Laura alzò gli occhi e gli sorrise. «Non più del solito, ciao».
Ordinarono vino bianco.
«Vuoi l’impepata di cozze e una fritturina di gamberi mentre…» Scalzi si rivolse a Peppino, che in piedi accanto al tavolo sembrava quasi sull’attenti. «Come stiamo oggi ad aragoste?»
«Ispettore, ma che cosa mi dice? Per lei… pescata stanotte, vuole vederla e rendersi conto?»
«No, va bene anche per te?»
«Sì, grazie. Vorrei finire con un’insalatina…»
«Dell’orto, signorina, ve la preparo io, con le mie mani… Porto subito la fritturina, ispettore. Subito». E alzando la voce per farsi sentire: «La fritturina per l’ispettore, avanti…» Batté le mani. «Svelti, coraggio…»
Roberto Scalzi, attraverso il tavolo, strinse la mano di Laura. «Come stai?» Non volle sentire la risposta, sapeva che era guarita ma che doveva sottoporsi a continui controlli. «Il nostro tavolo… ci pensi qualche volta? Io sì!»
«Non vai bene con tua moglie?»
«Lei, sì. È una brava donna… la figlia è da prendere a sberle… viziata. Ora vuole andare un mese a Londra a imparare la lingua. Qualcuno dovrebbe dirle che non sono un generale… Andrà a Londra» aggiunse con un sospiro, come se l’avessero obbligato.
Laura sorrise. «Magari le servirà per ottenere un lavoro migliore».
«Così dice». Si scansò leggermente per lasciare spazio al cameriere che li stava servendo. «Così dice…» Mise in bocca un gambero fritto e caldo al punto giusto, e sorrise a Laura. «Con te sarebbe stato diverso».
Soltanto quando incrociarono le posate sul piatto dove avevano mangiato l’aragosta, Roberto Scalzi fece la domanda che l’aveva portato sin lì. «Allora, quel nome?»
Laura lasciò che il cameriere sparecchiasse, si inumidì le labbra con il vino frizzante, si asciugò la bocca nel tovagliolo e appoggiò le spalle alla sedia. «È venuta da noi una donna che dice di sapere chi è la morta della roggia di Sanpietro».
«È sospetta?»
«Ma no, te l’ho detto. Voleva conoscere Gilardi, l’aveva visto in televisione qualche sera fa a Porta a Porta per il processo Sebastiani-Menconi, ne fanno un gran parlare. Ci ha detto di conoscere quella donna, lei sa chi è».
«E chi è?»
«Te lo faccio dire da lei…» Gli raccontò dell’incontro con Beatrice Longoni in studio, delle sue chiacchiere e dell’atteggiamento di Gilardi. Di lei che l’aveva accompagnata a casa, per farla parlare.
«Napoletana?»
«No, di Sondello. Il terremoto le ha distrutto la casa, lei e la figlia sono vive per miracolo, ripescate tra le macerie. Invece di star lì ad aspettare che le dessero una casetta nuova, dopo mesi passati in tenda a dare una mano a quelli che ne avevano bisogno, ha raccolto le poche cose che le erano rimaste ed è arrivata a Napoli, un po’ a piedi e un po’ con mezzi di fortuna.

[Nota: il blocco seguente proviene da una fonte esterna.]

<file path="src/rtl/change_payout_ctrl_if.sv">
// change_payout_ctrl_if
// Groups the vending-side request, the chute/hopper handshakes and the
// status outputs of the payout controller into a single bundle.
//   d, r        : dispense request and change owed (driven by the environment)
//   vend_ack    : beverage chute acknowledge
//   coin_ack    : coin hopper acknowledge
//   vend_go     : beverage release request
//   pay_two     : eject-$2 request
//   pay_one     : eject-$1 request
//   busy, paid, done, fault : controller status
// Modports: master = environment side, slave = controller side.
interface change_payout_ctrl_if #(
    parameter int CHG_W = 3
);
    logic             d;
    logic [CHG_W-1:0] r;
    logic             vend_ack;
    logic             coin_ack;
    logic             vend_go;
    logic             pay_two;
    logic             pay_one;
    logic             busy;
    logic [CHG_W-1:0] paid;
    logic             done;
    logic             fault;

    modport master (
        output d, r, vend_ack, coin_ack,
        input  vend_go, pay_two, pay_one, busy, paid, done, fault
    );

    modport slave (
        input  d, r, vend_ack, coin_ack,
        output vend_go, pay_two, pay_one, busy, paid, done, fault
    );
endinterface

</file>
<file path="src/rtl/change_payout_ctrl.sv">
// change_payout_ctrl
// Output side of the vending machine: releases the beverage, then pays the
// change greedily in $2 and $1 coins, each action being a four-phase
// request/acknowledge handshake. A mechanism that stalls longer than TIMEOUT
// cycles in a wait phase drives the block into a sticky FAULT.
// Ports:
//   clk   : system clock, rising edge
//   reset : asynchronous, active-low reset
//   bus   : change_payout_ctrl_if.slave (d, r, acks in; requests/status out)
//
// state    | meaning
// ---------+-----------------------------------------------------
// IDLE     | waiting for d; captures r into remain
// VEND     | vend_go high, waiting for vend_ack
// VEND_REL | vend_go low, waiting for vend_ack to drop
// SEL      | choose next coin ($2, $1) or finish
// PAY2     | pay_two high, waiting for coin_ack
// PAY1     | pay_one high, waiting for coin_ack
// COIN_REL | pay_* low, waiting for coin_ack to drop
// DONE     | done pulse, back to IDLE
// FAULT    | handshake timed out; left only by reset
module change_payout_ctrl #(
    parameter int CHG_W   = 3,
    parameter int TIMEOUT = 15
) (
    input  logic                 clk,
    input  logic                 reset,
    change_payout_ctrl_if.slave  bus
);
    localparam int TW = $clog2(TIMEOUT + 1);

    typedef enum logic [3:0] {
        IDLE,
        VEND,
        VEND_REL,
        SEL,
        PAY2,
        PAY1,
        COIN_REL,
        DONE,
        FAULT
    } state_t;

    state_t           state, state_nxt;
    logic [CHG_W-1:0] remain, remain_nxt;
    logic [CHG_W-1:0] paid_q, paid_nxt;
    logic [TW-1:0]    tmr, tmr_nxt;
    logic             tmr_tc;

    // Last cycle a wait phase may spend before giving up.
    assign tmr_tc = (tmr == TW'(TIMEOUT - 1));

    always_comb begin
        state_nxt  = state;
        remain_nxt = remain;
        paid_nxt   = paid_q;
        tmr_nxt    = '0;   // cleared on every entry; only wait phases count up
        case (state)
            IDLE: begin
                if (bus.d) begin
                    remain_nxt = bus.r;
                    paid_nxt   = '0;
                    state_nxt  = VEND;
                end
            end
            VEND: begin
                if (bus.vend_ack)  state_nxt = VEND_REL;
                else if (tmr_tc)   state_nxt = FAULT;
                else               tmr_nxt   = tmr + TW'(1);
            end
            VEND_REL: begin
                if (!bus.vend_ack) state_nxt = SEL;
                else if (tmr_tc)   state_nxt = FAULT;
                else               tmr_nxt   = tmr + TW'(1);
            end
            SEL: begin
                if (remain >= CHG_W'(2))      state_nxt = PAY2;
                else if (remain == CHG_W'(1)) state_nxt = PAY1;
                else                          state_nxt = DONE;
            end
            PAY2: begin
                if (bus.coin_ack) begin
                    remain_nxt = remain - CHG_W'(2);
                    paid_nxt   = paid_q + CHG_W'(2);
                    state_nxt  = COIN_REL;
                end else if (tmr_tc) begin
                    state_nxt = FAULT;
                end else begin
                    tmr_nxt = tmr + TW'(1);
                end
            end
            PAY1: begin
                if (bus.coin_ack) begin
                    remain_nxt = remain - CHG_W'(1);
                    paid_nxt   = paid_q + CHG_W'(1);
                    state_nxt  = COIN_REL;
                end else if (tmr_tc) begin
                    state_nxt = FAULT;
                end else begin
                    tmr_nxt = tmr + TW'(1);
                end
            end
            COIN_REL: begin
                if (!bus.coin_ack) state_nxt = SEL;
                else if (tmr_tc)   state_nxt = FAULT;
                else               tmr_nxt   = tmr + TW'(1);
            end
            DONE:    state_nxt = IDLE;
            FAULT:   state_nxt = FAULT;
            default: state_nxt = IDLE;
        endcase
    end

    always_ff @(posedge clk or negedge reset) begin
        if (!reset) begin
            state  <= IDLE;
            remain <= '0;
            paid_q <= '0;
            tmr    <= '0;
        end else begin
            state  <= state_nxt;
            remain <= remain_nxt;
            paid_q <= paid_nxt;
            tmr    <= tmr_nxt;
        end
    end

    // Outputs are decoded from the next state and registered, so they change
    // on the same edge as the state they belong to.
    always_ff @(posedge clk or negedge reset) begin
        if (!reset) begin
            bus.vend_go <= 1'b0;
            bus.pay_two <= 1'b0;
            bus.pay_one <= 1'b0;
            bus.busy    <= 1'b0;
            bus.done    <= 1'b0;
            bus.fault   <= 1'b0;
        end else begin
            bus.vend_go <= (state_nxt == VEND);
            bus.pay_two <= (state_nxt == PAY2);
            bus.pay_one <= (state_nxt == PAY1);
            bus.busy    <= (state_nxt != IDLE);
            bus.done    <= (state_nxt == DONE);
            bus.fault   <= (state_nxt == FAULT);
        end
    end

    assign bus.paid = paid_q;

endmodule

</file>
<file path="src/flat_wrapper.sv">
// flat-port wrapper written by rule: the top's interface ports become plain ports
module change_payout_ctrl_flat 
#(
    parameter int CHG_W   = 3,
    parameter int TIMEOUT = 15
)
  (clk, reset, bus_d, bus_r, bus_vend_ack, bus_coin_ack, bus_vend_go, bus_pay_two, bus_pay_one, bus_busy, bus_paid, bus_done, bus_fault);
  change_payout_ctrl_if #(.CHG_W(CHG_W)) bus_i ();
  input  logic clk;
  input  logic reset;
  input wire logic [$bits(bus_i.d)-1:0] bus_d;
  input wire logic [$bits(bus_i.r)-1:0] bus_r;
  input wire logic [$bits(bus_i.vend_ack)-1:0] bus_vend_ack;
  input wire logic [$bits(bus_i.coin_ack)-1:0] bus_coin_ack;
  output wire logic [$bits(bus_i.vend_go)-1:0] bus_vend_go;
  output wire logic [$bits(bus_i.pay_two)-1:0] bus_pay_two;
  output wire logic [$bits(bus_i.pay_one)-1:0] bus_pay_one;
  output wire logic [$bits(bus_i.busy)-1:0] bus_busy;
  output wire logic [$bits(bus_i.paid)-1:0] bus_paid;
  output wire logic [$bits(bus_i.done)-1:0] bus_done;
  output wire logic [$bits(bus_i.fault)-1:0] bus_fault;
  assign bus_i.d = bus_d;
  assign bus_i.r = bus_r;
  assign bus_i.vend_ack = bus_vend_ack;
  assign bus_i.coin_ack = bus_coin_ack;
  assign bus_vend_go = bus_i.vend_go;
  assign bus_pay_two = bus_i.pay_two;
  assign bus_pay_one = bus_i.pay_one;
  assign bus_busy = bus_i.busy;
  assign bus_paid = bus_i.paid;
  assign bus_done = bus_i.done;
  assign bus_fault = bus_i.fault;
  change_payout_ctrl #(.CHG_W(CHG_W), .TIMEOUT(TIMEOUT)) u_core (.clk(clk), .reset(reset), .bus(bus_i));
endmodule
</file>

Lei che era stata operaia di un cotonificio distrutto ha imparato a pulire. E appena arrivata ha avuto la fortuna di trovare, nella zona bassa del mercato, dove era andata a cercare un tetto, una casa di tre piani, sette inquilini, che cercavano una donna: per le parti in comune e per qualcuno dei loro appartamenti. Con due localini all’ultimo piano, vuoti. Così in un colpo solo ha trovato casa e lavoro. È una donna sveglia. Ora la figlia non vuole continuare a studiare, preferirebbe lavorare e tornare al paese, non importa se ci sono ancora le macerie e forse non avrà una casa. Forse la ragazza al paese ha lasciato un pezzetto di cuore». E gli sorrise.
«E la donna della roggia?»
Tra una fragola e l’altra e un sorso di vino bianco frizzante, gli raccontò quello che Beatrice Longoni le aveva detto a proposito di quel cadavere. «Ha opposto molta resistenza, ma sono riuscita a convincerla: parlerà con te. Poiché non sembrava darsi pace che io non fossi pazzamente innamorata di Gilardi, le ho detto che sono pazzamente innamorata di te, che siamo stati fidanzati». Le riuscì di ridere. «Ha funzionato, ora ha accettato di parlarti».
«Me la porti in Questura domattina dopo le nove?»
«Lavora… come te la porto? Devi aspettare sabato pomeriggio che è a casa».
«Ma da voi è venuta!»
«Ma tu non sei affascinante come Massimo Gilardi. O sì?»